Records contained in a dataset:

_ _ _ _ _ _ _

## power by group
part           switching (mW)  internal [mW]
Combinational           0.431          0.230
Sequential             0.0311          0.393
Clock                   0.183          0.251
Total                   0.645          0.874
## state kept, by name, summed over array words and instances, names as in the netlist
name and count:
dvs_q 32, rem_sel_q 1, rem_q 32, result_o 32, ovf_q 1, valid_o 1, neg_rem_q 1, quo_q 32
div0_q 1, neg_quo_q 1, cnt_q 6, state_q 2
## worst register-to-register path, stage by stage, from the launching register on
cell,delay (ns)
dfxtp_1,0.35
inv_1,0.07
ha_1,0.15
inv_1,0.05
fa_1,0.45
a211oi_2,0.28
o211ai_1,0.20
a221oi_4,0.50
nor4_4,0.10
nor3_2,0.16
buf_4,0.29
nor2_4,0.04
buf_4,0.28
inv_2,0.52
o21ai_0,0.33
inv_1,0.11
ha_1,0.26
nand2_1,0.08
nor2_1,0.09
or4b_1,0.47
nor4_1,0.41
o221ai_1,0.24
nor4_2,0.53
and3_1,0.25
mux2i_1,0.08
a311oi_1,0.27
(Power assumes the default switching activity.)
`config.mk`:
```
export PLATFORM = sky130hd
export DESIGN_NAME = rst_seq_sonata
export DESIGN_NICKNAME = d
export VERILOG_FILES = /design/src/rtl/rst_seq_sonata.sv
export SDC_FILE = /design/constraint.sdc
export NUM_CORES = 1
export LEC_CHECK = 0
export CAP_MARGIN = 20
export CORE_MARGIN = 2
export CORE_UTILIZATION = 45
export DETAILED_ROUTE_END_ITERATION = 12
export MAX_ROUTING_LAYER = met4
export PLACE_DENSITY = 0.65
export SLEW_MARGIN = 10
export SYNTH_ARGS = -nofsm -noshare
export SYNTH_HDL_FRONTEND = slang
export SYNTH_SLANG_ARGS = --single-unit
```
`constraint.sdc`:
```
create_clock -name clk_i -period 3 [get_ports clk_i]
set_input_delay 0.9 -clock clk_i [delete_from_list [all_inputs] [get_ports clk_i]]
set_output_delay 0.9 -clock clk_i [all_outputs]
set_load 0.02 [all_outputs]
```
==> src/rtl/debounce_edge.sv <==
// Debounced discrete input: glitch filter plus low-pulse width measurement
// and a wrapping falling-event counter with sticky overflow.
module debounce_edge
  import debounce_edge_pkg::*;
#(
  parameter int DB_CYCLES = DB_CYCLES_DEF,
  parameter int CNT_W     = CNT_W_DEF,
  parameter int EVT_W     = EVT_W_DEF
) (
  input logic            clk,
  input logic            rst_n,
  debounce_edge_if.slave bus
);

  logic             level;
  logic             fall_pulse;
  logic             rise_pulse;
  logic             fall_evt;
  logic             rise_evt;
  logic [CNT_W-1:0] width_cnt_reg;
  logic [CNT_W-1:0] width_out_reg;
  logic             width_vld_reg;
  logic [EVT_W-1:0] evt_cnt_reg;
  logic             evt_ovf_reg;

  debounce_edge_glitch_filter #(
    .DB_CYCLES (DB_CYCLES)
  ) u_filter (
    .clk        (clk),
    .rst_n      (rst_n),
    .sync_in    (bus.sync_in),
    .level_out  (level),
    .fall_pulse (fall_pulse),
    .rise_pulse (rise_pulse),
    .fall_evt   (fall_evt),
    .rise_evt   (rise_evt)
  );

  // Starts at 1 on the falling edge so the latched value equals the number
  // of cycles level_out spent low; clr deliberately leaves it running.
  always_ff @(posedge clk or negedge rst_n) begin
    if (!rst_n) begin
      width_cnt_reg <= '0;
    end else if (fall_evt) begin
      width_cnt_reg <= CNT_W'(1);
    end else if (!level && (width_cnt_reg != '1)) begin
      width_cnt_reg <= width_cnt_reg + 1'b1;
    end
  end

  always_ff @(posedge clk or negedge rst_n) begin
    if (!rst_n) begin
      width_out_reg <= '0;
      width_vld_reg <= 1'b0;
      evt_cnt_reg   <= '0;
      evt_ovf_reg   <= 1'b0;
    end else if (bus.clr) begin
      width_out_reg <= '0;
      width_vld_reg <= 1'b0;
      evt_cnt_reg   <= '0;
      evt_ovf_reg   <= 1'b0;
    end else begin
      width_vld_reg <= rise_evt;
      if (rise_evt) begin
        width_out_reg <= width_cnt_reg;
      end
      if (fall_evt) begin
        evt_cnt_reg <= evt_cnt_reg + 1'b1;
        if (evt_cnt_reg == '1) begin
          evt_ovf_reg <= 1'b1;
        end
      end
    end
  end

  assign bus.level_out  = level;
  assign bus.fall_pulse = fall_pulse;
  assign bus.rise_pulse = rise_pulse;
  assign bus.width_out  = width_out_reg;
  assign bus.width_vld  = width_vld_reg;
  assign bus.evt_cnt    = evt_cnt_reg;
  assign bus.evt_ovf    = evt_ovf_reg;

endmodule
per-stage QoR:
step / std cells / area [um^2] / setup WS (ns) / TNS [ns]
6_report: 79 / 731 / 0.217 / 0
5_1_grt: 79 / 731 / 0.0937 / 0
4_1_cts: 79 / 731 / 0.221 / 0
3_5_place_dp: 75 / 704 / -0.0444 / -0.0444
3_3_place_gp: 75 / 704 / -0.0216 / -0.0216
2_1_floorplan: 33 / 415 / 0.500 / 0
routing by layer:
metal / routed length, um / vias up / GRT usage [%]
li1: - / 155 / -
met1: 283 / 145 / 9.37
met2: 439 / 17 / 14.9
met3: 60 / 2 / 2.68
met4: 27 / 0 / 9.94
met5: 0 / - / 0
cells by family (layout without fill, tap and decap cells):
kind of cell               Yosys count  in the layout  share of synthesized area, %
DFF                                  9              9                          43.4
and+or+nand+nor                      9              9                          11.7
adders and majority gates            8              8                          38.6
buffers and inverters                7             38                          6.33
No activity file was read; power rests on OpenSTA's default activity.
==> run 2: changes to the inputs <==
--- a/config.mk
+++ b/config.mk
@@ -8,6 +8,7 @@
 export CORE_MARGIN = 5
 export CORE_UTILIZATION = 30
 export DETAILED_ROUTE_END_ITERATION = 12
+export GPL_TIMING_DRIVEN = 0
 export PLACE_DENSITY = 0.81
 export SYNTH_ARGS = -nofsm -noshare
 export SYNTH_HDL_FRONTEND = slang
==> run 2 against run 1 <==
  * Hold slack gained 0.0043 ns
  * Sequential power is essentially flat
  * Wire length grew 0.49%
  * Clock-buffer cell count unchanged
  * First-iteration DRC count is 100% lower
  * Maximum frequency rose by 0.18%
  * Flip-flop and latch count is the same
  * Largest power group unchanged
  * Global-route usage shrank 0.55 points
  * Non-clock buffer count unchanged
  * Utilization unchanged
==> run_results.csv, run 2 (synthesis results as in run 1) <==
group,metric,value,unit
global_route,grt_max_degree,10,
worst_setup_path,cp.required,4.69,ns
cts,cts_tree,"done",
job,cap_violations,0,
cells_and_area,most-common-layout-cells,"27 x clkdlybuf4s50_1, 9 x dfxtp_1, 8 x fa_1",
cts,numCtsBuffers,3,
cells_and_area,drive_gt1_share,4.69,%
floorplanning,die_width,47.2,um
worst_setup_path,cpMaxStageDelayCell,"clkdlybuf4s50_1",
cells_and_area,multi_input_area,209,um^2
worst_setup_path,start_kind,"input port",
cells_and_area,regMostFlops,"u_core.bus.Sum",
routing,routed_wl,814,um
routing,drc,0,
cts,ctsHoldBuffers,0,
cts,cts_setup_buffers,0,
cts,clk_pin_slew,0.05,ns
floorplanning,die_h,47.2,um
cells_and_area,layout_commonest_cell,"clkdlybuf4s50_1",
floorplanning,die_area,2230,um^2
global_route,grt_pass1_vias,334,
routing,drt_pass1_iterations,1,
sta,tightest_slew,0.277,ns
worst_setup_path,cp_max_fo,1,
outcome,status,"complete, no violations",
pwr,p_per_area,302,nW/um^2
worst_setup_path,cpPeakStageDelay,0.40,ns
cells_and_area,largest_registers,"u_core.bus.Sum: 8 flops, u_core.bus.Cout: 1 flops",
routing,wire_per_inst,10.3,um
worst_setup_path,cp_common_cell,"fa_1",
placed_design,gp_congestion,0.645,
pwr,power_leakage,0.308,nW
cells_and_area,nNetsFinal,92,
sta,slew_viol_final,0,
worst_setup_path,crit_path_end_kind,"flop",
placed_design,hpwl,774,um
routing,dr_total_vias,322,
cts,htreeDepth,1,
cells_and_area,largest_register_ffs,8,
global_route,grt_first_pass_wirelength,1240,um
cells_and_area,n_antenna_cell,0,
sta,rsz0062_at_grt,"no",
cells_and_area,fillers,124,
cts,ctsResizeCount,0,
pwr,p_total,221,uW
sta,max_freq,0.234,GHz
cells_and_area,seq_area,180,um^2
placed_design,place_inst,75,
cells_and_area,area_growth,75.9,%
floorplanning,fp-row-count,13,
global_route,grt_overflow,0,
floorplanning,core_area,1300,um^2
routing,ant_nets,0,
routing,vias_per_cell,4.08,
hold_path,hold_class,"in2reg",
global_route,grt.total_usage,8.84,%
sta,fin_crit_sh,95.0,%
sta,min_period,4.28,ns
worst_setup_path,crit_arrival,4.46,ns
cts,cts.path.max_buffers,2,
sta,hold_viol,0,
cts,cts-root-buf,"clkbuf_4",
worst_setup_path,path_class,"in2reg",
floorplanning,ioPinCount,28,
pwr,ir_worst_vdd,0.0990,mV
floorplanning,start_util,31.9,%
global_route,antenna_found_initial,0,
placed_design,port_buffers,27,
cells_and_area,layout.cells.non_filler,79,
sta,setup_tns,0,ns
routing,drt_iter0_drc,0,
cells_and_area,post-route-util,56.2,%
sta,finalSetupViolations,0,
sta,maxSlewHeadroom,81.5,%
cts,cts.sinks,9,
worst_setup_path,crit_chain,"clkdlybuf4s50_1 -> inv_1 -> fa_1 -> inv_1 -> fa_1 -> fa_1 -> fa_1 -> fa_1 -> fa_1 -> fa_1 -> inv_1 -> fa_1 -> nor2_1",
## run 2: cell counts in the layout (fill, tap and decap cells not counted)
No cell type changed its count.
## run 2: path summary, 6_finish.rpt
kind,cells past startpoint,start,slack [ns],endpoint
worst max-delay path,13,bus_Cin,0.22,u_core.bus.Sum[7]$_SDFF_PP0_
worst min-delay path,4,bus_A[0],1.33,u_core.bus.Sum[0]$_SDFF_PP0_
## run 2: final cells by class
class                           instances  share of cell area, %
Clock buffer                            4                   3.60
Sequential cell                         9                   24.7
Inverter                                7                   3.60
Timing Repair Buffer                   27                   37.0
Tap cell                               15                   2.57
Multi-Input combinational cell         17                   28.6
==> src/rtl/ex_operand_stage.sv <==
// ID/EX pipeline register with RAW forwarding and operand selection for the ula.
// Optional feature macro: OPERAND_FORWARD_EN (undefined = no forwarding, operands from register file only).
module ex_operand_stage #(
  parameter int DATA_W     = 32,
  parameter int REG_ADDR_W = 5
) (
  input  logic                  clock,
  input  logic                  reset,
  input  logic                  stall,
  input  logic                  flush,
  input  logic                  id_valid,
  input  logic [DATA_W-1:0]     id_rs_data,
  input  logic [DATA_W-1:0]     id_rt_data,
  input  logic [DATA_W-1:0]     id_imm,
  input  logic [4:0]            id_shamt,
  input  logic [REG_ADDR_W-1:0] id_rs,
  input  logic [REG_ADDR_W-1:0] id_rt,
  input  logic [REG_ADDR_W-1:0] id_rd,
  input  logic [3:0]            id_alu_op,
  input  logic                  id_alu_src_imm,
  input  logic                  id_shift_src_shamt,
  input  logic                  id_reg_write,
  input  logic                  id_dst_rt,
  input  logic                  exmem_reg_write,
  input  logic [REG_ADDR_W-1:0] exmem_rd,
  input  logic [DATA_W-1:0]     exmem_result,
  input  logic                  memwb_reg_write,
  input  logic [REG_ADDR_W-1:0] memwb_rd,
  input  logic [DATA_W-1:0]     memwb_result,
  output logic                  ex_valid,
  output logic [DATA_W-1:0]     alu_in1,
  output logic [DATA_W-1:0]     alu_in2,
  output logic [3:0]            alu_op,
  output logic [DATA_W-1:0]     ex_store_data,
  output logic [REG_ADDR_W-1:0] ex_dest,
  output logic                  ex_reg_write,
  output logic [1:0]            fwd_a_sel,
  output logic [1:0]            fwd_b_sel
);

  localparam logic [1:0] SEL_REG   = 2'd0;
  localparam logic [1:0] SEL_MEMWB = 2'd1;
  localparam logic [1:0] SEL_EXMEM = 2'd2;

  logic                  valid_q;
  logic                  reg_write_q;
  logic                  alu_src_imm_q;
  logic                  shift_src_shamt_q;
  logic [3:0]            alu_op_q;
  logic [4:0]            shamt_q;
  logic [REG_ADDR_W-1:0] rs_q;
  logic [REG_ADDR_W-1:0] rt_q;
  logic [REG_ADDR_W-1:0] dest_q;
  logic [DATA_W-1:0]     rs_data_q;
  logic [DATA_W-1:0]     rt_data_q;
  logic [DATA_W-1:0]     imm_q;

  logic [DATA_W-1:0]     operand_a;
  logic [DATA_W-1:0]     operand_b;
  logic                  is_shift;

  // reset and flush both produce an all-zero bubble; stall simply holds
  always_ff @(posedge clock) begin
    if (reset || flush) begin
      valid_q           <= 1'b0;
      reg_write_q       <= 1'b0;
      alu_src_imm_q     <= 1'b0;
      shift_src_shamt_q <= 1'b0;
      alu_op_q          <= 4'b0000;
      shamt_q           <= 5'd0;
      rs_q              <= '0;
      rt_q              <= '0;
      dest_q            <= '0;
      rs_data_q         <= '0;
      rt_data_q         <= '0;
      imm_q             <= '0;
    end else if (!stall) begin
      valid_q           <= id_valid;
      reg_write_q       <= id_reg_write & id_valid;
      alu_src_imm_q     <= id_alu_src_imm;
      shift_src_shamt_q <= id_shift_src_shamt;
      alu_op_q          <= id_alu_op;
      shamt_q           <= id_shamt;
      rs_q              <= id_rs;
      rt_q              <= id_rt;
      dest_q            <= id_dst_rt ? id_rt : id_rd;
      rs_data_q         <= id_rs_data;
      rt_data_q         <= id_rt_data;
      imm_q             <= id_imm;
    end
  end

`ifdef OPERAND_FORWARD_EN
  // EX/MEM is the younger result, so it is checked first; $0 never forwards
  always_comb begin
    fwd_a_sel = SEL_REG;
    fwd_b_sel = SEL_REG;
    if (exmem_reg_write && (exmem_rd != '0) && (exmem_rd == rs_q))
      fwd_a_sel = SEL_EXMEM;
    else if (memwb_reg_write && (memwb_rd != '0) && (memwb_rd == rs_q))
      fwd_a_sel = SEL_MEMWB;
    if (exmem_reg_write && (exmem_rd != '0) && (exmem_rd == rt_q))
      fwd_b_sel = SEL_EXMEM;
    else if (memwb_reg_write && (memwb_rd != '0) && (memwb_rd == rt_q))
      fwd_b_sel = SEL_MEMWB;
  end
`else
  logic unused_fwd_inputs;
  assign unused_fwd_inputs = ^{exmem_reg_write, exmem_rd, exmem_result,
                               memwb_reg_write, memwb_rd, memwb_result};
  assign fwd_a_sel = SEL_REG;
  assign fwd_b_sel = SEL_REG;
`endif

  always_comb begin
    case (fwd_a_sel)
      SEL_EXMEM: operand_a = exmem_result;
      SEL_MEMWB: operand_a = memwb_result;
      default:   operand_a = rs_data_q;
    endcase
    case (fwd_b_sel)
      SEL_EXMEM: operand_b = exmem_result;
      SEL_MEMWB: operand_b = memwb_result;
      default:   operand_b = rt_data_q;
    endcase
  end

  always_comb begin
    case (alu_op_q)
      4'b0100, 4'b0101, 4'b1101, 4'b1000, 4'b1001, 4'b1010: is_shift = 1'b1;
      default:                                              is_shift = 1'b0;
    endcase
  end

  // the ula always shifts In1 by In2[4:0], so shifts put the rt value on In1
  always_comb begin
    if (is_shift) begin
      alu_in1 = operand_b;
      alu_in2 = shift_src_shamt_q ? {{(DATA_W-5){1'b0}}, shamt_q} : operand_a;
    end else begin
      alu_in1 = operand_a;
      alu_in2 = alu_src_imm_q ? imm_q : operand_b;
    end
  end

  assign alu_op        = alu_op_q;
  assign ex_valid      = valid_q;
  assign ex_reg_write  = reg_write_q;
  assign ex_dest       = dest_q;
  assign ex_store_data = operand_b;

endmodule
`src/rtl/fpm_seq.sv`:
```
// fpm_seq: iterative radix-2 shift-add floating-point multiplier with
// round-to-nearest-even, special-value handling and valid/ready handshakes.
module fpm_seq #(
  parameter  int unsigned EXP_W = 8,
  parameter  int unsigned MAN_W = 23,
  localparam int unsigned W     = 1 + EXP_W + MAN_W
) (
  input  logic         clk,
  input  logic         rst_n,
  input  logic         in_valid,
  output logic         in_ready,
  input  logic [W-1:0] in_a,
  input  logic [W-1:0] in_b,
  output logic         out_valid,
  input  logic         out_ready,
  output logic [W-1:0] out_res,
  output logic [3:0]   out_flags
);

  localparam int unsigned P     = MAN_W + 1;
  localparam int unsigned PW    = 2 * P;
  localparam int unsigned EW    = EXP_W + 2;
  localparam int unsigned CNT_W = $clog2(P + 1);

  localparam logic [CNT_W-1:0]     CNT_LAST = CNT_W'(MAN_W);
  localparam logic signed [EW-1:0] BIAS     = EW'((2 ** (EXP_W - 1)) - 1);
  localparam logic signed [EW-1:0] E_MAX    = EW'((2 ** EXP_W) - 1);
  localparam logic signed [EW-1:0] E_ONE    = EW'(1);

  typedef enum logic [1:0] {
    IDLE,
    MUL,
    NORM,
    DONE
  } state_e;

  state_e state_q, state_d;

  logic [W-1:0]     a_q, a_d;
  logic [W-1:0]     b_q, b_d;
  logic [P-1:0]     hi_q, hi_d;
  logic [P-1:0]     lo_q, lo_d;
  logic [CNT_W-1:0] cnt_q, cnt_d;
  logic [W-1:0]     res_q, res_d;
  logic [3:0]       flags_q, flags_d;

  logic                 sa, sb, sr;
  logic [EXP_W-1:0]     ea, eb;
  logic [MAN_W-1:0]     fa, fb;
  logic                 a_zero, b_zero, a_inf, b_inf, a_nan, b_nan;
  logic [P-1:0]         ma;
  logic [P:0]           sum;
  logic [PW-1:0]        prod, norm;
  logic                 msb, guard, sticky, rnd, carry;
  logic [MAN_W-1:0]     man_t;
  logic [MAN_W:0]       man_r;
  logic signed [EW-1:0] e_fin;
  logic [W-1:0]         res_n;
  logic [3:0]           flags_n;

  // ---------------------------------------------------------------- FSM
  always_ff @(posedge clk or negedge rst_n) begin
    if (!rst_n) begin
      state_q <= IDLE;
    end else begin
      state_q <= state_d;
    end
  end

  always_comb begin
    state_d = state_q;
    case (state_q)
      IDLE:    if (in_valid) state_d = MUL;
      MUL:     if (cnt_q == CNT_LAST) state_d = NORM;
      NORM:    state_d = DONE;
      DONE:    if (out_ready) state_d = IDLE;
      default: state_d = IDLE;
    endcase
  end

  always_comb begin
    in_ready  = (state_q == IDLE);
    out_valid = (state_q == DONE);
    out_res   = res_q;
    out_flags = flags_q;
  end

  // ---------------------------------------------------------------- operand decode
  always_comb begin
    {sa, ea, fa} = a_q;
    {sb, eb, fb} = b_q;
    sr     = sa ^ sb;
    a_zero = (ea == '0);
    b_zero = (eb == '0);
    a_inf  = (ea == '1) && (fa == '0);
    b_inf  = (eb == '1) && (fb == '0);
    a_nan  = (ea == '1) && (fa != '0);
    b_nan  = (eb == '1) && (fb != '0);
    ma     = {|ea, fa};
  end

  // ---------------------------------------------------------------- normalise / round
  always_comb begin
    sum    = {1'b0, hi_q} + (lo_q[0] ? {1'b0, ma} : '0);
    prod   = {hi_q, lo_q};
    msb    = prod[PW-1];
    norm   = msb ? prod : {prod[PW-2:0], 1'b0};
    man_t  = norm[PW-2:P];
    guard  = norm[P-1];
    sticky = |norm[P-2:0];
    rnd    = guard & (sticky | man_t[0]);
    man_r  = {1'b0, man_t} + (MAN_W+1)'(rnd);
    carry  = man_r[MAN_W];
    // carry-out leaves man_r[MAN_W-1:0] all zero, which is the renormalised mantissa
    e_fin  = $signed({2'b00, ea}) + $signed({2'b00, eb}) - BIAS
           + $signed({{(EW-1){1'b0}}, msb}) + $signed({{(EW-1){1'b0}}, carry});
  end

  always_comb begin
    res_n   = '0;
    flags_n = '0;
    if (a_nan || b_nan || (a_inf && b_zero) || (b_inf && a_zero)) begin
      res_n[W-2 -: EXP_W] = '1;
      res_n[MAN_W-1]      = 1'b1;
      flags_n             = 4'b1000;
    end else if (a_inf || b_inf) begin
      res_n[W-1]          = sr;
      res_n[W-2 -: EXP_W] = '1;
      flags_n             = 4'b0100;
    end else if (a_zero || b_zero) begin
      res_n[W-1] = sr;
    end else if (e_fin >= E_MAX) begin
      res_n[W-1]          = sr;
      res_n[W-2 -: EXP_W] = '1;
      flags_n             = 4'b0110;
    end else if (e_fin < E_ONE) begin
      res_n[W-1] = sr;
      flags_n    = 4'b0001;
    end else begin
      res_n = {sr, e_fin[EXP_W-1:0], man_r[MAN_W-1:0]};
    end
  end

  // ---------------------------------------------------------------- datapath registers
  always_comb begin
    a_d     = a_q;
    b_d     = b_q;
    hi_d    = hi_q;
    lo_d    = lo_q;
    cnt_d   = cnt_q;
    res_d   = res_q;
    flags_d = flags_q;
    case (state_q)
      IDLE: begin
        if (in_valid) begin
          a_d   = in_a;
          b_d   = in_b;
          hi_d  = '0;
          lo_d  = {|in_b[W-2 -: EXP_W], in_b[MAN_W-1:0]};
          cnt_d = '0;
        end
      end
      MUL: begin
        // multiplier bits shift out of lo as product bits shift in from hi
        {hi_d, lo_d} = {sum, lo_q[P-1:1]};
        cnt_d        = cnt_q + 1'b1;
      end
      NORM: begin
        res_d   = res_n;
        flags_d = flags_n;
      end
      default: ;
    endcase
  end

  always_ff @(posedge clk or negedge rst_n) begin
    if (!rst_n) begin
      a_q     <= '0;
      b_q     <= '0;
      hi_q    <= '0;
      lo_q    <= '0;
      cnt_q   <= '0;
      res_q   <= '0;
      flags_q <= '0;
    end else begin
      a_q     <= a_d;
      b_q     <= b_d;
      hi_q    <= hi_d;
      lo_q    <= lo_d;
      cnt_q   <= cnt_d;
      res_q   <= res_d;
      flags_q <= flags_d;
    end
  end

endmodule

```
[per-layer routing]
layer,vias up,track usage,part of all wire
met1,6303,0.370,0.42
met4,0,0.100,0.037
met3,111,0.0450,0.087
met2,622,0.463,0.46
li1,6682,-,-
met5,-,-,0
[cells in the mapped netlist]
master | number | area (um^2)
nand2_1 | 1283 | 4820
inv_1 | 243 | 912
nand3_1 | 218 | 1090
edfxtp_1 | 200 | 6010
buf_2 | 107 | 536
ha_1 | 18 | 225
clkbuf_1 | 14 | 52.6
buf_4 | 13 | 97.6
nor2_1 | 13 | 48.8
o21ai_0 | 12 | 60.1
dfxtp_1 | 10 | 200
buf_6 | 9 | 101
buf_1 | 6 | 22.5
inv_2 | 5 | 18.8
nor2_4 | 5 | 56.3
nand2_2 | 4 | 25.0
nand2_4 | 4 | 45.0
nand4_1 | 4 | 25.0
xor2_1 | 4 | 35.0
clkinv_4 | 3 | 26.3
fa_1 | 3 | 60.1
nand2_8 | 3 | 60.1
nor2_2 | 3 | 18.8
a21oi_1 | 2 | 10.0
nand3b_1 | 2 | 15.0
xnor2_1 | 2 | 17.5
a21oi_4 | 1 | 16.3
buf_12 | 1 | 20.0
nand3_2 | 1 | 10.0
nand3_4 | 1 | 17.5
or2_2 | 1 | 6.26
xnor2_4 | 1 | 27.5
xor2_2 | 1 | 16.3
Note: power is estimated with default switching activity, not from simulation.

_ _ _ _ _ _ _

Across all the entries, how many lines include "netlist"? Answer with the number alone.

Your response: 2